Gov. Tony Evers announces his call for a special legislative session on gun safety measures at City Hall in Milwaukee on Oct. 21, 2019 (Photo courtesy of the Office of the Lt. Governor.)
The Assembly convenes Thursday for its second to last day of the year and Republicans revealed on Tuesday that the surprise focus of that session day will be its attempt to override four of Gov. Tony Evers’ vetoes.
It would be easy to lose sight of the fact that Thursday Nov. 7 at 2 p.m. is when Evers has ordered that a special session on gun safety will take place “solely to consider and act upon” the following two items:
- One: Red-flag laws or Extreme Risk Protection Orders (ERPOs) that allow family members or law enforcement officials to get a judge’s order to restrict gun availability to people at risk of harming themselves or others.
- Two: Universal background checks for all gun sales, which would close a loophole “for the sale or transfer of firearms.”
The problem, say Evers and Democratic legislators who have pushed hard for these measures, is unaddressed gun violence in the state and the nation.
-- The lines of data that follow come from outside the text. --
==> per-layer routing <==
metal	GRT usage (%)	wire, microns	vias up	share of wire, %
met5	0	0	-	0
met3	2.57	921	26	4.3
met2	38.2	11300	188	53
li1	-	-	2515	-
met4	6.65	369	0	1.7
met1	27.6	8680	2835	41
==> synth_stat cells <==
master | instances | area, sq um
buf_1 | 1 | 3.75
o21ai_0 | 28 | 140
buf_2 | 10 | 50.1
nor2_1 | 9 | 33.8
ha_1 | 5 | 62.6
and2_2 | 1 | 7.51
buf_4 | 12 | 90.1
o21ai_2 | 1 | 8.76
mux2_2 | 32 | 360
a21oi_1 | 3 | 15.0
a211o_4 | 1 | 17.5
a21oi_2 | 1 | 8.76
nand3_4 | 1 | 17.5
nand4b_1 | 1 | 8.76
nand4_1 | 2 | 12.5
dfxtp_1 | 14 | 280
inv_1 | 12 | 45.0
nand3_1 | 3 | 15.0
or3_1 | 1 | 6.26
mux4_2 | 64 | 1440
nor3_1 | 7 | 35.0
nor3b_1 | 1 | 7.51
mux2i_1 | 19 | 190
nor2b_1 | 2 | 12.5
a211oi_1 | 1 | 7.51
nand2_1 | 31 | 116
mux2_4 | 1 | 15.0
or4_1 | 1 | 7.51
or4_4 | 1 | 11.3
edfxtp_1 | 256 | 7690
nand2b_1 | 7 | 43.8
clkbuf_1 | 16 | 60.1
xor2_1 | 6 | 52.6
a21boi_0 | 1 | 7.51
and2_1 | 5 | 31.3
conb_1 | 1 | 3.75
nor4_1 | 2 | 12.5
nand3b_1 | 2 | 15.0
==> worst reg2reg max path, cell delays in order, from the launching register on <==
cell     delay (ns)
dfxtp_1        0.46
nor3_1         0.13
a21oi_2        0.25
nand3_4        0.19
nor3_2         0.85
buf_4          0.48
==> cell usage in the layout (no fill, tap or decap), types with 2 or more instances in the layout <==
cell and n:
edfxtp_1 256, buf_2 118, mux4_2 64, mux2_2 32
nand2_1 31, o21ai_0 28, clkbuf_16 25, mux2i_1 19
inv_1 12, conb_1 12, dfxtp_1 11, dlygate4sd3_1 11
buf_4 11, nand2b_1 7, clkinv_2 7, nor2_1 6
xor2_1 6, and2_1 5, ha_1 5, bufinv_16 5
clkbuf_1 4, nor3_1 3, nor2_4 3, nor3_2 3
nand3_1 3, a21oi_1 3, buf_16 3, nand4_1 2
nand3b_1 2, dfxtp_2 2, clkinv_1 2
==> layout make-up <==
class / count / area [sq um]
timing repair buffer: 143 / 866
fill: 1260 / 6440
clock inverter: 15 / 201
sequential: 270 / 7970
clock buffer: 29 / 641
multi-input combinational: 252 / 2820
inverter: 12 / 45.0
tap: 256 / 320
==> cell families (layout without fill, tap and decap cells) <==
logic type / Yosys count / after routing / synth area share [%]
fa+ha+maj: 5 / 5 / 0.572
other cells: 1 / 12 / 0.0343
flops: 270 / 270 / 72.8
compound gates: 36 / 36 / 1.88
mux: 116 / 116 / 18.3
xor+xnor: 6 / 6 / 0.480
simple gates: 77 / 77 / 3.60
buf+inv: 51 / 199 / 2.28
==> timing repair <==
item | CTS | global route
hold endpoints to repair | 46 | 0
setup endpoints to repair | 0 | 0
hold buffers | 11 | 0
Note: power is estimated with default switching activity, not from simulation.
==> config.mk <==
export PLATFORM = sky130hd
export DESIGN_NAME = isp_stream_sequencer
export DESIGN_NICKNAME = d
export VERILOG_FILES = /design/src/rtl/isp_stream_sequencer_pkg.sv /design/src/rtl/isp_color_tracker.sv /design/src/rtl/isp_stream_sequencer.sv
export SDC_FILE = /design/constraint.sdc
export NUM_CORES = 1
export LEC_CHECK = 0
export CORE_MARGIN = 1.5
export CORE_UTILIZATION = 30
export DETAILED_ROUTE_END_ITERATION = 16
export GPL_TIMING_DRIVEN = 0
export HOLD_SLACK_MARGIN = 0.03
export PLACE_DENSITY_LB_ADDON = 0.1
export SETUP_SLACK_MARGIN = 0.2
export SLEW_MARGIN = 5
export SYNTH_ARGS = -nofsm -noshare
export SYNTH_HDL_FRONTEND = slang
export SYNTH_SLANG_ARGS = --single-unit
==> constraint.sdc <==
create_clock -name clk -period 8.19 [get_ports clk]
set_clock_uncertainty 0.1 [all_clocks]
set_input_delay 1.638 -clock clk [delete_from_list [all_inputs] [get_ports clk]]
set_output_delay 1.638 -clock clk [all_outputs]
set_load 0.02 [all_outputs]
It includes mass shootings, hate crimes, suicides, school shootings and more. Evers has declared it is a crisis that must be addressed.
The governor asked that the legislature address the issue and send him gun-safety bills to sign. He warned that if it did not, he would force the issue. They did not. So he did.
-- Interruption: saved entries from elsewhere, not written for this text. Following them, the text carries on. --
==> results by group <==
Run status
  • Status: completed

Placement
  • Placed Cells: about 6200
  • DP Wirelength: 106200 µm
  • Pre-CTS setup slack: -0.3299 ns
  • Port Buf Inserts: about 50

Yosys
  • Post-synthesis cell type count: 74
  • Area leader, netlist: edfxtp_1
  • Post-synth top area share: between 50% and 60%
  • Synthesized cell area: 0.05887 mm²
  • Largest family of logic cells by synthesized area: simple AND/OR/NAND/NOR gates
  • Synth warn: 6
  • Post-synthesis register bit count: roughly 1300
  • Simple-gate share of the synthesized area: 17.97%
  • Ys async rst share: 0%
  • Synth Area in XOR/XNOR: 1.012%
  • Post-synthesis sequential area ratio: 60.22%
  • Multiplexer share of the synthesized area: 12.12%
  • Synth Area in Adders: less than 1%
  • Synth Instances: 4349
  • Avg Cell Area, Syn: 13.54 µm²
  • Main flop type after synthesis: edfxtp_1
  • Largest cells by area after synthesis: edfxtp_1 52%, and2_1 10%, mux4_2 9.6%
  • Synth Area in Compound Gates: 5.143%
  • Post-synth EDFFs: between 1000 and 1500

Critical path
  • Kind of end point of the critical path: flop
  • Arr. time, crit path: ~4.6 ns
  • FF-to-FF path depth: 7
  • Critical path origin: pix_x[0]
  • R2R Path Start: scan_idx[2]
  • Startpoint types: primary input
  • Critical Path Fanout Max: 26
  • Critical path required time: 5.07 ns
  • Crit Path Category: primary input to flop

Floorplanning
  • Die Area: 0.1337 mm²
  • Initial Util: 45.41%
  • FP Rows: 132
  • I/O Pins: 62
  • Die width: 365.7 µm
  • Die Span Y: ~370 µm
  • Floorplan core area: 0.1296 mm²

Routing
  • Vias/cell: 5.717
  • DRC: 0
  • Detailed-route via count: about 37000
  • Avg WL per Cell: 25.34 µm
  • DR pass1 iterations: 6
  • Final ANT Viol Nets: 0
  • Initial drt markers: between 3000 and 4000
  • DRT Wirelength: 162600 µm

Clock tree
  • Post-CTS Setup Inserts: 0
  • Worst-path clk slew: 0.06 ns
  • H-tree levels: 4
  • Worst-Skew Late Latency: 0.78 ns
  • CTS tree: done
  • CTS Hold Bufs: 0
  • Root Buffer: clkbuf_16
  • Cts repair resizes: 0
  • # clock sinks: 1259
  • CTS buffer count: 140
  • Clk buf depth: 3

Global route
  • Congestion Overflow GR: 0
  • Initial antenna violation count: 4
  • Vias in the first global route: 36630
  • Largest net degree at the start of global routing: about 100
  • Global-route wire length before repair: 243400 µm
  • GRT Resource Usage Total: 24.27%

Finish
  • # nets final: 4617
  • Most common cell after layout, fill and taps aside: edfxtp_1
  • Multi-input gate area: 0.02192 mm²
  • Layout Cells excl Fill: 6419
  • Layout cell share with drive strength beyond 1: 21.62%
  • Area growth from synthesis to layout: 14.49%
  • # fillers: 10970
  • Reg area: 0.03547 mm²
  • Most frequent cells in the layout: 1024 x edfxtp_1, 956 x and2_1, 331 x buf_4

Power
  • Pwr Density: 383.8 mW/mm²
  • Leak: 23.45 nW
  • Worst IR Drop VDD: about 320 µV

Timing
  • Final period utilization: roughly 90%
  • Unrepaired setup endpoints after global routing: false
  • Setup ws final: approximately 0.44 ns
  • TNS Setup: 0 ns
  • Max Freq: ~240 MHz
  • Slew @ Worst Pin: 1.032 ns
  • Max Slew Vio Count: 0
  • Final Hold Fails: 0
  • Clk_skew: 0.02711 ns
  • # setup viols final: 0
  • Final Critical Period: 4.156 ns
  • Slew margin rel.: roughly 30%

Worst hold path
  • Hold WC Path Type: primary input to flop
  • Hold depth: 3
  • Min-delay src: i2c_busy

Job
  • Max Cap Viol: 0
==> src/rtl/scancode_digit_ctrl_pkg.sv <==
// Shared constants for the scancode digit controller: scancodes, blank digit
// encoding and sequencer FSM state encoding.
package scancode_digit_ctrl_pkg;

    localparam logic [7:0] SC_BREAK  = 8'hF0;
    localparam logic [7:0] SC_EXT    = 8'hE0;
    localparam logic [7:0] SC_BKSP   = 8'h66;
    localparam logic [7:0] SC_ESC    = 8'h76;

    localparam logic [4:0] DIG_BLANK = 5'h10;

    typedef enum logic [1:0] {
        ST_IDLE = 2'd0,
        ST_EXT  = 2'd1,
        ST_BRK  = 2'd2
    } state_e;

    // Digit slots use bit 4 as the blank flag.
    function automatic logic dig_is_blank(input logic [4:0] dig);
        return dig[4];
    endfunction

endpackage

==> src/rtl/scancode_digit_ctrl_to_hex.sv <==
// Combinational decode of a PS/2 set-2 make code into a hex key value.
module scancode_to_hex (
    input  logic [7:0] code_i,
    output logic       is_hex_o,
    output logic [3:0] nibble_o
);

    // Make-code lookup for keys 0-9 and A-F.
    always_comb begin
        is_hex_o = 1'b1;
        nibble_o = 4'h0;
        case (code_i)
            8'h45: nibble_o = 4'h0;
            8'h16: nibble_o = 4'h1;
            8'h1E: nibble_o = 4'h2;
            8'h26: nibble_o = 4'h3;
            8'h25: nibble_o = 4'h4;
            8'h2E: nibble_o = 4'h5;
            8'h36: nibble_o = 4'h6;
            8'h3D: nibble_o = 4'h7;
            8'h3E: nibble_o = 4'h8;
            8'h46: nibble_o = 4'h9;
            8'h1C: nibble_o = 4'hA;
            8'h32: nibble_o = 4'hB;
            8'h21: nibble_o = 4'hC;
            8'h23: nibble_o = 4'hD;
            8'h24: nibble_o = 4'hE;
            8'h2B: nibble_o = 4'hF;
            default: begin
                is_hex_o = 1'b0;
                nibble_o = 4'h0;
            end
        endcase
    end

endmodule
File: config.mk
export PLATFORM = sky130hd
export DESIGN_NAME = button_debouncer
export DESIGN_NICKNAME = d
export VERILOG_FILES = /design/src/rtl/debounce_pkg.sv /design/src/rtl/sync2.sv /design/src/rtl/button_debouncer.sv
export SDC_FILE = /design/constraint.sdc
export NUM_CORES = 1
export LEC_CHECK = 0
export CAP_MARGIN = 0
export CORE_MARGIN = 10
export CORE_UTILIZATION = 25
export CTS_BUF_LIST = sky130_fd_sc_hd__clkbuf_8 sky130_fd_sc_hd__clkbuf_16
export CTS_CLUSTER_SIZE = 24
export DETAILED_ROUTE_END_ITERATION = 8
export GPL_TIMING_DRIVEN = 1
export PLACE_DENSITY = 0.48
export SYNTH_ARGS = -nofsm -noshare
export SYNTH_HDL_FRONTEND = slang
export SYNTH_HIERARCHICAL = 1
export SYNTH_SLANG_ARGS = --single-unit
File: constraint.sdc
create_clock -name c -period 2.27 [get_ports c]
set_input_delay 0.454 -clock c [delete_from_list [all_inputs] [get_ports c]]
set_output_delay 0.454 -clock c [all_outputs]
set_load 0.05 [all_outputs]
In a legislative session that has largely avoided big-picture problems, this is a crisis that the Wisconsin voters want addressed and Evers picked the two bills for his special session call because 80% or more of the public, including gun owners and Republicans, overwhelmingly back these two bills.
On Thursday, Senate Majority Leader Scott Fitzgerald has said the Republicans plan to gavel in the special session, which they are required to do by law and then promptly gavel out having taken up no bills and done nothing to address gun violence.
After the Assembly Rules Committee met on Tuesday to set the agenda for its regular meeting on Thursday, reporters asked Majority Leader Jim Steineke if the Assembly will convene the special session called to address gun violence.
“What we’ve got on the calendar is what we’re going to take up,” Steineke responded, pointing to the regular session calendar where Republicans had added four override attempts of the governor’s vetoes, which are likely to dominate the news on the day of the special session, and have nothing to do with the gun-control bills. He added, with a casual shrug, “We’ll gavel in the session.”